If a board fails to satisfy either prong of the Midcal test, the authors propose to evaluate its conduct according to a modified rule of reason analysis that would permit courts to consider evidence that a restraint on competition improves safety or quality as a pro-competitive benefit that then must be balanced against the regulation’s anticompetitive effects.
Edlin and Haw’s article makes intuitive sense. Its appeal to reasoned balancing seems logical and modest.
My concern is with how their normative arguments will translate in practice. The modern administrative state is far from a model of efficiency. When I prosecuted medical licensing actions for the state of New Jersey, the life cycle of complex cases easily could span multiple years, given investigative demands, due process requirements, and backlogs at the Office of Administrative Law. As I have written about in a different context, the active supervision requirement is a demanding standard that requires that the state engage in a pointed reexamination of and exercise ultimate control over the government policy. Adding an additional layer of state bureaucracy to actively supervise all board conduct likely would further extend the time it takes for the board to take action to protect the public, especially when that layer lacks the expertise that licensed professionals bring to the work. Requiring active supervision of board conduct also could add to the state’s costs, which would be difficult for states to absorb, given current state fiscal realities.
Permitting antitrust challenges by federal antitrust agencies and private individuals, including competitors, similarly threatens to make the system far less efficient and responsive to consumer needs. Rule of reason analysis is inherently fact-based, which adds to the level of uncertainty.
As the authors suggest, states could avoid the demands of antitrust scrutiny by reorganizing professional boards so that they are run predominantly by state actors and not by self-interested licensees. Professionals could serve as consultants to state-run boards without dominating them, for example. It is difficult to imagine states voluntarily reorganizing their vast network of professional boards in this manner, however, absent clear instruction from the Supreme Court that such restructuring is necessary to avoid exacting antitrust scrutiny. Query also how we can predict whether quality would suffer as a result, which would harm consumers.

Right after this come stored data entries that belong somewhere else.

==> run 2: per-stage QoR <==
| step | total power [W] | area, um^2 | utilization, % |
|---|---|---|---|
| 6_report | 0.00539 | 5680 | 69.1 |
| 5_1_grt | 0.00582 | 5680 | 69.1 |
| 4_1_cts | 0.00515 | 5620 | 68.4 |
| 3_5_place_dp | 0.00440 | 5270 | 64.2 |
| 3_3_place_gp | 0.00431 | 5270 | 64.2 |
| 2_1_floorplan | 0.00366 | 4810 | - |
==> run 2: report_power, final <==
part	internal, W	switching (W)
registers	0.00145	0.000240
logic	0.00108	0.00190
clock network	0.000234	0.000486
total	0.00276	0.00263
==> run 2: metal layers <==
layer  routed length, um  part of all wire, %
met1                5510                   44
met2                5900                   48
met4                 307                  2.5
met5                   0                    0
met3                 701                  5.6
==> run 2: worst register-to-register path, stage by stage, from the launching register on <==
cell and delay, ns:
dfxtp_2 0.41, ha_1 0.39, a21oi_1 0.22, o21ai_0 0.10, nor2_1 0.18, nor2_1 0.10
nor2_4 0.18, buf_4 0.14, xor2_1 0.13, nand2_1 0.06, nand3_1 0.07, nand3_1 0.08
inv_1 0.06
$ cat src/rtl/game_pkg.sv
`default_nettype none
// ============================================================================
// Module   : game_pkg
// Purpose  : Shared state encoding, LFSR taps and mole/level helpers.
// Revision : 1.0
// ============================================================================
package game_pkg;

    typedef enum logic [1:0] {
        ST_IDLE    = 2'd0,
        ST_RESTART = 2'd1,
        ST_PLAY    = 2'd2,
        ST_OVER    = 2'd3
    } state_t;

    // x^8 + x^6 + x^5 + x^4 + 1
    localparam logic [7:0] LFSR_TAPS = 8'hB8;
    localparam logic [1:0] MAX_LEVEL = 2'd3;

    // The mole must always move, so a repeated candidate steps to the next hole.
    function automatic logic [2:0] next_mole(input logic [2:0] cand, input logic [2:0] cur);
        return (cand == cur) ? cur + 3'd1 : cand;
    endfunction

    function automatic logic [1:0] level_of(input logic [7:0] score);
        logic [7:0] sh;
        sh = score >> 3;
        return (sh > 8'(MAX_LEVEL)) ? MAX_LEVEL : sh[1:0];
    endfunction

endpackage
`default_nettype wire

$ cat src/rtl/game_controller_lfsr.sv
`default_nettype none
// ============================================================================
// Module   : mole_lfsr
// Purpose  : Free-running 8-bit Fibonacci LFSR used for mole placement.
// Revision : 1.0
// ============================================================================
module mole_lfsr
    import game_pkg::*;
#(
    parameter logic [7:0] SEED = 8'hA5
) (
    input  logic       clk,
    input  logic       rst,
    output logic [7:0] lfsr_o
);

    logic [7:0] lfsr_q;
    logic [7:0] lfsr_d;

    // Bit 7 is a tap, so the map is invertible and a nonzero seed never reaches 0.
    assign lfsr_d = {lfsr_q[6:0], ^(lfsr_q & LFSR_TAPS)};

    always_ff @(posedge clk or posedge rst) begin
        if (rst) begin
            lfsr_q <= SEED;
        end else begin
            lfsr_q <= lfsr_d;
        end
    end

    assign lfsr_o = lfsr_q;

endmodule
`default_nettype wire

$ cat src/rtl/game_controller.sv
`default_nettype none
// ============================================================================
// Module   : game_controller
// Purpose  : Whack-a-mole sequencer: game lifecycle, countdown, mole timing.
// Revision : 1.0
// ============================================================================
module game_controller
    import game_pkg::*;
#(
    parameter int unsigned TICK_CYCLES  = 100000000,
    parameter int unsigned GAME_SECONDS = 30,
    parameter int unsigned MOLE_CYCLES  = 50000000,
    parameter logic [7:0]  LFSR_SEED    = 8'hA5
) (
    input  logic       clk,
    input  logic       rst,
    input  logic       btn_start,
    input  logic       guess_correct,
    input  logic [7:0] score,
    output logic [2:0] mole_pos,
    output logic       mole_change,
    output logic       restart_game,
    output logic       game_over,
    output logic [7:0] time_left,
    output logic [1:0] level
);

    localparam int unsigned TW = $clog2(TICK_CYCLES + 1);
    localparam int unsigned DW = $clog2(MOLE_CYCLES + 1);
    localparam logic [TW-1:0] c_TICK_LAST = TW'(TICK_CYCLES - 1);
    localparam logic [DW-1:0] c_MOLE      = DW'(MOLE_CYCLES);
    localparam logic [7:0]    c_GAME      = 8'(GAME_SECONDS);

    state_t        state_q;
    logic [2:0]    mole_pos_q;
    logic          mole_change_q;
    logic          restart_q;
    logic          game_over_q;
    logic [7:0]    time_left_q;
    logic [1:0]    level_q;
    logic [TW-1:0] tick_q;
    logic [DW-1:0] dwell_q;

    logic [7:0]    w_lfsr;
    logic          w_lfsr_unused;
    logic [1:0]    w_level;
    logic [DW-1:0] w_limit;
    logic          w_tick_wrap;
    logic          w_dwell_exp;
    logic [2:0]    w_new_mole;

    mole_lfsr #(
        .SEED   (LFSR_SEED)
    ) u_lfsr (
        .clk    (clk),
        .rst    (rst),
        .lfsr_o (w_lfsr)
    );

    assign w_lfsr_unused = ^w_lfsr[7:3];
    assign w_new_mole    = next_mole(w_lfsr[2:0], mole_pos_q);
    // Level follows the live score so a mid-dwell level change shortens the current dwell.
    assign w_level       = level_of(score);
    assign w_limit       = c_MOLE >> w_level;
    assign w_tick_wrap   = (tick_q == c_TICK_LAST);
    assign w_dwell_exp   = ({1'b0, dwell_q} + (DW + 1)'(1)) >= {1'b0, w_limit};

    always_ff @(posedge clk or posedge rst) begin
        if (rst) begin
            state_q       <= ST_IDLE;
            mole_pos_q    <= 3'd0;
            mole_change_q <= 1'b0;
            restart_q     <= 1'b0;
            game_over_q   <= 1'b1;
            time_left_q   <= c_GAME;
            level_q       <= 2'd0;
            tick_q        <= '0;
            dwell_q       <= '0;
        end else begin
            mole_change_q <= 1'b0;
            restart_q     <= 1'b0;
            case (state_q)
                ST_IDLE, ST_OVER: begin
                    if (btn_start) begin
                        state_q   <= ST_RESTART;
                        restart_q <= 1'b1;
                    end
                end
                ST_RESTART: begin
                    state_q       <= ST_PLAY;
                    game_over_q   <= 1'b0;
                    time_left_q   <= c_GAME;
                    level_q       <= 2'd0;
                    tick_q        <= '0;
                    dwell_q       <= '0;
                    mole_pos_q    <= w_new_mole;
                    mole_change_q <= 1'b1;
                end
                ST_PLAY: begin
                    level_q <= w_level;
                    tick_q  <= w_tick_wrap ? '0 : tick_q + TW'(1);
                    // The final tick wins over any simultaneous mole event.
                    if (w_tick_wrap && (time_left_q == 8'd1)) begin
                        time_left_q <= 8'd0;
                        state_q     <= ST_OVER;
                        game_over_q <= 1'b1;
                    end else begin
                        if (w_tick_wrap) begin
                            time_left_q <= time_left_q - 8'd1;
                        end
                        if (guess_correct || w_dwell_exp) begin
                            mole_pos_q    <= w_new_mole;
                            mole_change_q <= 1'b1;
                            dwell_q       <= '0;
                        end else begin
                            dwell_q <= dwell_q + DW'(1);
                        end
                    end
                end
                default: begin
                    state_q <= ST_IDLE;
                end
            endcase
        end
    end

    assign mole_pos     = mole_pos_q;
    assign mole_change  = mole_change_q;
    assign restart_game = restart_q;
    assign game_over    = game_over_q;
    assign time_left    = time_left_q;
    assign level        = level_q;

endmodule
`default_nettype wire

The North Carolina Board of Dental Examiners case was distributed for Conference by the Justices on February 21, 2014, and the case has been relisted for Conference this Friday, February 28, 2014. It’s difficult to know why the case has been relisted. As Amy Howe at SCOTUSblog explains, it could mean a number of things, including that one or more Justices wants to take a closer look at the case or is trying to amass four votes to grant review. But it also could mean that the Justices are writing a summary reversal, or that one or more Justices are writing a dissent from a decision to deny review. We’ll just have to tune in after Friday’s conference for an update.
Regardless what the Court decides, states should consider Professors Edlin and Haw’s article as they evaluate how to structure state professional boards to ensure they protect the public in a timely manner without unduly burdening healthy competition.